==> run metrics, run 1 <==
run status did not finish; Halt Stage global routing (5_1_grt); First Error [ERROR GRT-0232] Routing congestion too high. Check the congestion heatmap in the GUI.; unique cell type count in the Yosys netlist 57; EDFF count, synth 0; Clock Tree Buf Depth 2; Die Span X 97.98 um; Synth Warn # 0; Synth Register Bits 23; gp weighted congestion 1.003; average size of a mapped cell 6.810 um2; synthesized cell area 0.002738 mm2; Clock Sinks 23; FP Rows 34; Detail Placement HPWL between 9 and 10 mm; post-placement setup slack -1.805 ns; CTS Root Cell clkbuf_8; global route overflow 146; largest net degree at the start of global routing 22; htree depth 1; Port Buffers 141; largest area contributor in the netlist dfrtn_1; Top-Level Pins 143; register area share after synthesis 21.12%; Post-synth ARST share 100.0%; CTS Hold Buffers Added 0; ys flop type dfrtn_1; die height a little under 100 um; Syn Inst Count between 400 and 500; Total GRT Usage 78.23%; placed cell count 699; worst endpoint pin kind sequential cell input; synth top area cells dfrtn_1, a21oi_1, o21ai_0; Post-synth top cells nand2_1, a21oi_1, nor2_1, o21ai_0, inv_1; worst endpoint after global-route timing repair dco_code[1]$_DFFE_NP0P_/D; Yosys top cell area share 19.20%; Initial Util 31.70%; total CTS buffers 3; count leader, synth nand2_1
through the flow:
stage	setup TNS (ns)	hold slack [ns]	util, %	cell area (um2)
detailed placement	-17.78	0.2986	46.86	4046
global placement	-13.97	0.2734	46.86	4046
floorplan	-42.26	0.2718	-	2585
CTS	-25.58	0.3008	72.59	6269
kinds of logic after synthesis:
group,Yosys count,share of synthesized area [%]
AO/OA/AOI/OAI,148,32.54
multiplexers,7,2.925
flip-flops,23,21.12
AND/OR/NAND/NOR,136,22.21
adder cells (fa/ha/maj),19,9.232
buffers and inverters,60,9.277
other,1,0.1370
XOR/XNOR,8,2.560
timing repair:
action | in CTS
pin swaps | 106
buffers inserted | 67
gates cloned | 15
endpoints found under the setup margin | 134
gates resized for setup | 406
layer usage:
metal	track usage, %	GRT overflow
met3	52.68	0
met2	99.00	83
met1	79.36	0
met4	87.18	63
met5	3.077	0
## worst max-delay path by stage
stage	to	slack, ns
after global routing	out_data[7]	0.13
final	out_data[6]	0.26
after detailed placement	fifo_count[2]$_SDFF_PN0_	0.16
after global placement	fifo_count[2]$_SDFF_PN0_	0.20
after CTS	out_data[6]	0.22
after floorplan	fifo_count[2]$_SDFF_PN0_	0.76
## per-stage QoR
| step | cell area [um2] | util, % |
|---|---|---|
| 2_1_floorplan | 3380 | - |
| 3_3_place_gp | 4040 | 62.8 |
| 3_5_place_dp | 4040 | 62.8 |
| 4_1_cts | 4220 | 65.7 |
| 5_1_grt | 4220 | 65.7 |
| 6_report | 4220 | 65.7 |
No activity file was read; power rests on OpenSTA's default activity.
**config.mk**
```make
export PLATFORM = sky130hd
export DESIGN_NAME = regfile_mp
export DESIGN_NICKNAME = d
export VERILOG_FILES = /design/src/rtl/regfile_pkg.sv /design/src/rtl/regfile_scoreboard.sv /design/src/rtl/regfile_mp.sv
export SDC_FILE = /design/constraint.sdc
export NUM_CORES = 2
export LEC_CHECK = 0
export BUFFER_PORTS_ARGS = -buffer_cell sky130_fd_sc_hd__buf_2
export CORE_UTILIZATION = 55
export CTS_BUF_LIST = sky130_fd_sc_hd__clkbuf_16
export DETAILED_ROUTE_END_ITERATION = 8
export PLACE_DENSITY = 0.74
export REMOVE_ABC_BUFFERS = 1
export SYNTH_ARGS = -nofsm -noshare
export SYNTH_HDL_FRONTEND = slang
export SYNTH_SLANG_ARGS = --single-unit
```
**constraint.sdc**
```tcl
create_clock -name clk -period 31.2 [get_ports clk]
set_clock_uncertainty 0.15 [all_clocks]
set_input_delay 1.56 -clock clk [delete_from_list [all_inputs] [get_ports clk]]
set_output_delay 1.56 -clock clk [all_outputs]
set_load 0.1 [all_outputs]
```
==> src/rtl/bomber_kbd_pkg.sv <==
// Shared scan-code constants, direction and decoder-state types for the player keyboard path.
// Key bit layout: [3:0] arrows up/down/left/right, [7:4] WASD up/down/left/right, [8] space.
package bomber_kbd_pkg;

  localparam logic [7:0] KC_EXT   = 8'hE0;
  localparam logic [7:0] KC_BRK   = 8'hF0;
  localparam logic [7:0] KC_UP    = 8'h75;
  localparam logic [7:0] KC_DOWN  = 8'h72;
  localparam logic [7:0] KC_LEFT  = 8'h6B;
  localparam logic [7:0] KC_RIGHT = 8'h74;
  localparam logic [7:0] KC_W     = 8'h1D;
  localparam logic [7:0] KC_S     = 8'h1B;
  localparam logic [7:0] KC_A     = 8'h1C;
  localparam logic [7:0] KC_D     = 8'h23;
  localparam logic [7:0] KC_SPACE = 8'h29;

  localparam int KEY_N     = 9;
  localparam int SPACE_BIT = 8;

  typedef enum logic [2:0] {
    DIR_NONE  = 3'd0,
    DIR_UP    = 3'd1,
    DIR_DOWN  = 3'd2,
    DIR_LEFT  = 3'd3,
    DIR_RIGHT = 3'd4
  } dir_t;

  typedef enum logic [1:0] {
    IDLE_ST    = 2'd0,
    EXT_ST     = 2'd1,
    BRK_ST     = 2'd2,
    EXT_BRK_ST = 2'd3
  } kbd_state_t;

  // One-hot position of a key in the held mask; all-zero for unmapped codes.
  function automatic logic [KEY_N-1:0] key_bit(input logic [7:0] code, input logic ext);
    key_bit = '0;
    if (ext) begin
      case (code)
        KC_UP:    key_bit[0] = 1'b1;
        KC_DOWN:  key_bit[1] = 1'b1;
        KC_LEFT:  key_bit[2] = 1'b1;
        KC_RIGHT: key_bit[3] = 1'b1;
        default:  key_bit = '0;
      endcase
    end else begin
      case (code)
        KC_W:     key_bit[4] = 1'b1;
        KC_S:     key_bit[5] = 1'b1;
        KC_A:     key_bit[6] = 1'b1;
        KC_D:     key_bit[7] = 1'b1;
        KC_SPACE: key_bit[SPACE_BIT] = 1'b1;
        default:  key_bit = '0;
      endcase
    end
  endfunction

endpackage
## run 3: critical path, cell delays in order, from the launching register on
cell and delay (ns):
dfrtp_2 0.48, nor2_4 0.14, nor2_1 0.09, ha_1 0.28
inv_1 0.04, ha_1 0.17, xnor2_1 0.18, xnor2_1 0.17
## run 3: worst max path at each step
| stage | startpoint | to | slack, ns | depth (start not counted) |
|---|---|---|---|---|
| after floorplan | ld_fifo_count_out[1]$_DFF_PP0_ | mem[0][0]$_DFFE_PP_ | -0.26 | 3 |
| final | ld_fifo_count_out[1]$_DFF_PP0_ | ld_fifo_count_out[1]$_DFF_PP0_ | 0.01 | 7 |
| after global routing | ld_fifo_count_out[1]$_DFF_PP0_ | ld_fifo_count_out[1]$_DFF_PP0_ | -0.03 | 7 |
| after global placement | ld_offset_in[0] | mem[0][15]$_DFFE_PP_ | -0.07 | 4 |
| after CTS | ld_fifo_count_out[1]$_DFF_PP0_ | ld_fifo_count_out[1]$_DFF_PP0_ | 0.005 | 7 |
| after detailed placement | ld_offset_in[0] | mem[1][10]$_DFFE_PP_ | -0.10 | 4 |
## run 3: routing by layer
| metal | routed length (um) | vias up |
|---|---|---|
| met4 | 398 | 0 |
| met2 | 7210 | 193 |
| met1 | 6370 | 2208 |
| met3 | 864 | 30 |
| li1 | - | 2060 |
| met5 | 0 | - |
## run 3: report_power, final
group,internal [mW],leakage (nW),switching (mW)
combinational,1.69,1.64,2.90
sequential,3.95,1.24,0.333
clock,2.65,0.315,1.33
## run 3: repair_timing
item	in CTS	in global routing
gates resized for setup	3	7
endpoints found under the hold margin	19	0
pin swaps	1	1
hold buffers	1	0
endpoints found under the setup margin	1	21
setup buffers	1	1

- _About this exercise_: Look through the listing, and copy each line in which the string "found" turns up.

- _Output for this task_:
endpoints found under the setup margin | 134
endpoints found under the hold margin	19	0
endpoints found under the setup margin	1	21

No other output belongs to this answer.